**Prompt:** Extract from the entries below, exactly as given, only the lines from the line containing "-repair_clock_nets -dont_use_dummy_load -buf_list" to the line containing "bash standard.sh > standard.log 2>&1", both lines included.
━━ Given data
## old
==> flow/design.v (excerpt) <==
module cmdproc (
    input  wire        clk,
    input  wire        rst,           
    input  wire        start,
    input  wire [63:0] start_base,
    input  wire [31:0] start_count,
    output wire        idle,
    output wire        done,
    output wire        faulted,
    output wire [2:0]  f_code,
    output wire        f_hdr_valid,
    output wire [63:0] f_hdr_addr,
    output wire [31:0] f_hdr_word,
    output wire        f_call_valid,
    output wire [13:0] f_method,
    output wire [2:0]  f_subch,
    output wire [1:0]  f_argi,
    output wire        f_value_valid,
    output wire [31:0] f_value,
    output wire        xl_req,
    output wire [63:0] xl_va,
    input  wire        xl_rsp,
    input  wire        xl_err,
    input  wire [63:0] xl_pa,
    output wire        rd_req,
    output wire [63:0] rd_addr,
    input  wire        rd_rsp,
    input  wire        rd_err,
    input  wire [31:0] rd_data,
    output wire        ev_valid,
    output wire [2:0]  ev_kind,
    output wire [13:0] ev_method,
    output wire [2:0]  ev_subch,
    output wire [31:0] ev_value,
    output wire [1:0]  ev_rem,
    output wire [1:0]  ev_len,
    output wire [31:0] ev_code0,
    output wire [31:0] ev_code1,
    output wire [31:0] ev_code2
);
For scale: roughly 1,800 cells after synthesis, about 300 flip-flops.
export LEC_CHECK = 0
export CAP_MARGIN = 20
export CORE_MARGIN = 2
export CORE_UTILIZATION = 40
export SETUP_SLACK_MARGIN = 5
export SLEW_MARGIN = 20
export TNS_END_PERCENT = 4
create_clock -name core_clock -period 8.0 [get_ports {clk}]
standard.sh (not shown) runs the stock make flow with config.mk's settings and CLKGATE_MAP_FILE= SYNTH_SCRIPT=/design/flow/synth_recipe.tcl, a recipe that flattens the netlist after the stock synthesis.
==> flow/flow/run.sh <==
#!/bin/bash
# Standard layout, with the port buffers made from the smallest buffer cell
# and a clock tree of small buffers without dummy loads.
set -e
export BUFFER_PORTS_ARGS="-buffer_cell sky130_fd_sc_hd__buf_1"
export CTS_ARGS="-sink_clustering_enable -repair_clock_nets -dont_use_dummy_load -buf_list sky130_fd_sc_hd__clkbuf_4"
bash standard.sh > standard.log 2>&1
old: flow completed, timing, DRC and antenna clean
This design comes from an exercise in tuning for small area, a short achievable clock period and few clock cycles per item on the open sky130 flow, not from production work.
In this exercise RTL edits were held to simulation tests only and were not proved equivalent to the original.
No activity file was given, so power comes from the tool's default toggle rates.

## flow/design.v (module list and top-level ports; edited modules follow where they fit)
// module bbfau_mpre: 12 lines
// module bbfau_redc: 42 lines
// module bbfau_mul32cs: 5417 lines
// module bbfau_exec: 338 lines
module bbfau_exec (
    input  wire         clk,
    input  wire         rst,         
    input  wire         in_valid,
    output wire         in_ready,
    input  wire [7:0]   in_op,
    input  wire [127:0] in_a,        
    input  wire [127:0] in_b,
    input  wire [63:0]  in_e,        
    output reg          out_valid,
    output wire [127:0] out_res,
    output reg  [1:0]   out_code     
);
  // ...
==> flow/run.sh <==
#!/bin/bash
# synth_recipe.tcl (not shown) runs the flow's synth.tcl, then flattens the netlist and writes it again
# the make line also repeats each setting of config.mk as NAME=value (left out here)
make -C /OpenROAD-flow-scripts/flow DESIGN_CONFIG=/design/flow/config.mk WORK_HOME=/design/flow/orfs CLKGATE_MAP_FILE= SYNTH_SCRIPT=/design/flow/synth_recipe.tcl finish
==> flow/config.mk <==
export PLATFORM = sky130hd
export DESIGN_NAME = bbfau_exec
export DESIGN_NICKNAME = bbfau_exec
export VERILOG_FILES = /design/flow/design.v
export SDC_FILE = /design/flow/constraint.sdc
export NUM_CORES = 4
export LEC_CHECK = 0
export CAP_MARGIN = 20
export CORE_MARGIN = 2
export CORE_UTILIZATION = 35
export SLEW_MARGIN = 20
==> flow/constraint.sdc <==
create_clock -name core_clock -period 36.0 [get_ports {clk}]
set_input_delay 7.2000 -clock core_clock [delete_from_list [all_inputs] [get_ports {clk}]]
set_output_delay 7.2000 -clock core_clock [all_outputs]
set_load 0.01 [all_outputs]
==> flow_metrics.py, run 1 <==
metrics = {
    "global_route": {
        "grt_pass1_vias": 63172,
        "antenna_found_initial": 34,
    },
    "placement": {
        "placed_area_sq_um": 77850,
    },
    "yosys": {
        "yosys_warnings": 4,
        "synth_top_area_share_pct": 28.04,
        "synth_xor_area_share_pct": 2.462,
        "ys_top_cells_by_count": "1425 x inv_1, 976 x fa_1, 934 x nor2_1",
        "synthMuxAreaShare_pct": 2.589,
        "synthAdderAreaFrac_pct": 34.18,
    },
    "die": {
        "ioPinCount": 463,
        "coreArea_sq_um": 197600,
    },
    "route": {
        "met3WireLength_microns": 40900,
        "highest_layer": "met5",
        "met1Wirelength_microns": 117100,
    },
    "worst_setup_path": {
        "reg2reg_depth": 28,
        "r2r-start": "u_xr2",
        "path_common_cell": "fa_1",
        "worst_setup_path_start_kind": "flip-flop",
        "critPathMaxStageDelay_ps": 830,
    },
    "finish": {
        "layout.nets": 9448,
        "mostFrequentLayoutCell": "inv_1",
    },
    "pwr": {
        "intPower_mw": 3.306,
        "netSwitchingPower_mw": 4.110,
        "pwr-share-seq_pct": 15.4,
    },
    "hold_path": {
        "hold_class": "reg -> reg",
    },
    "run_status": {
        "outcome": "timing/DRC/antenna clean",
    },
    "timing": {
        "worstMarginPinSlew_ps": 1255,
    },
    "clocking": {
        "cts_tree": "done",
    },
}
Testbench counts, summed over its fixed seeds: cycles 42,161, commands 4,800.
==> run 2, diff against run 1 <==
==> flow/flow/run.sh (new file) <==
#!/bin/bash
set -euo pipefail
bash standard.sh SETUP_SLACK_MARGIN=27 \
    "BUFFER_PORTS_ARGS=-buffer_cell sky130_fd_sc_hd__buf_1" finish \
    > standard_flow.log 2>&1
==> flow/standard.sh (new file) <==
#!/bin/bash
# synth_recipe.tcl (not shown) runs the flow's synth.tcl, then flattens the netlist and writes it again
# the make line also repeats each setting of config.mk as NAME=value (left out here)
make -C /OpenROAD-flow-scripts/flow DESIGN_CONFIG=/design/flow/config.mk WORK_HOME=/design/flow/orfs CLKGATE_MAP_FILE= SYNTH_SCRIPT=/design/flow/synth_recipe.tcl "${@:-finish}"
removed: flow/run.sh
==> run 2 against run 1 <==
Still clean. Sequential power about the same. Combinational power down 2%. Die area unchanged. Clock power down 2.5%. Via count up 0.50%. Sequential cell count unchanged. Synthesized cell count unchanged. Critical path depth down 27. Worst setup slack better by 650 ps. First-iteration DRC count down 0.99%. Maximum frequency up 7.3%. Final cell count about the same.
What follows belongs to an exercise in optimizing a design on an open flow for small area, a short achievable clock period and few clock cycles; a production flow would make more cautious choices. RTL that was checked went through simulation tests only; none was proved equivalent to the original. For runs 1 and 2, only the layout was checked, not whether the RTL still works. No activity file was given, so power comes from the tool's default toggle rates.

==> flow/config.mk <==
export PLATFORM = sky130hd
export DESIGN_NAME = rle_codec
export DESIGN_NICKNAME = rle_codec
export VERILOG_FILES = /design/flow/design.v
export SDC_FILE = /design/flow/constraint.sdc
export NUM_CORES = 4
export LEC_CHECK = 0
export ABC_AREA = 1
export CAP_MARGIN = 20
export CORE_MARGIN = 2
export CORE_UTILIZATION = 70
export CTS_BUF_LIST = sky130_fd_sc_hd__clkbuf_8
export CTS_CLUSTER_DIAMETER = 150
export CTS_CLUSTER_SIZE = 18
export GPL_TIMING_DRIVEN = 1
export SETUP_SLACK_MARGIN = 5
export SLEW_MARGIN = 20
==> flow/constraint.sdc <==
create_clock -name core_clock -period 11.0 [get_ports {clk}]
set_input_delay 2.2000 -clock core_clock [delete_from_list [all_inputs] [get_ports {clk}]]
set_output_delay 2.2000 -clock core_clock [all_outputs]
set_load 0.01 [all_outputs]
==> flow/design.v <==
module drift_score (
    input  wire       clk,
    input  wire       shift,       
    input  wire [7:0] b,
    output wire [7:0] last,        
    output wire       over         
);
    reg [127:0] r;
    reg [31:0]  p;
    reg [2:0]   kt;
    assign last = r[7:0];
    function [2:0] tadd;
        input [2:0] a, b;
        begin
            tadd[0] = a[0] | b[0];
            tadd[1] = a[1] | b[1] | (a[0] & b[0]);
            tadd[2] = a[2] | b[2] | (a[1] & b[0]) | (a[0] & b[1]);
        end
    endfunction
    function [2:0] therm;
        input [1:0] x;
        therm = {x[1] & x[0], x[1], x[1] | x[0]};
    endfunction
    function [2:0] ones2;
        input [1:0] x;
        ones2 = {1'b0, x[1] & x[0], x[1] | x[0]};
    endfunction
    wire [7:0] d  = b ^ r[127:120];
    wire [2:0] nt = tadd(tadd(ones2(d[1:0]), ones2(d[3:2])),
                         tadd(ones2(d[5:4]), ones2(d[7:6])));
    wire [1:0] pn = {nt[1], (nt[0] & !nt[1]) | nt[2]};
    wire [2:0] s0 = tadd(therm(p[1:0]),   therm(p[3:2]));
    wire [2:0] s1 = tadd(therm(p[5:4]),   therm(p[7:6]));
    wire [2:0] s2 = tadd(therm(p[9:8]),   therm(p[11:10]));
    wire [2:0] s3 = tadd(therm(p[13:12]), therm(p[15:14]));
    wire [2:0] s4 = tadd(therm(p[17:16]), therm(p[19:18]));
    wire [2:0] s5 = tadd(therm(p[21:20]), therm(p[23:22]));
    wire [2:0] s6 = tadd(therm(p[25:24]), therm(p[27:26]));
    wire [2:0] k14 = tadd(tadd(tadd(s0, s1), tadd(s2, s3)), tadd(tadd(s4, s5), s6));
    wire [2:0] sc = tadd(kt, nt);
    assign over = sc[2];
    always @(posedge clk) begin
        if (shift) begin
            r  <= {r[119:0], b};
            p  <= {p[29:0], pn};
            kt <= tadd(k14, nt);
        end
    end
endmodule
━━━━
**Result of the exercise:**
export CTS_ARGS="-sink_clustering_enable -repair_clock_nets -dont_use_dummy_load -buf_list sky130_fd_sc_hd__clkbuf_4"
bash standard.sh > standard.log 2>&1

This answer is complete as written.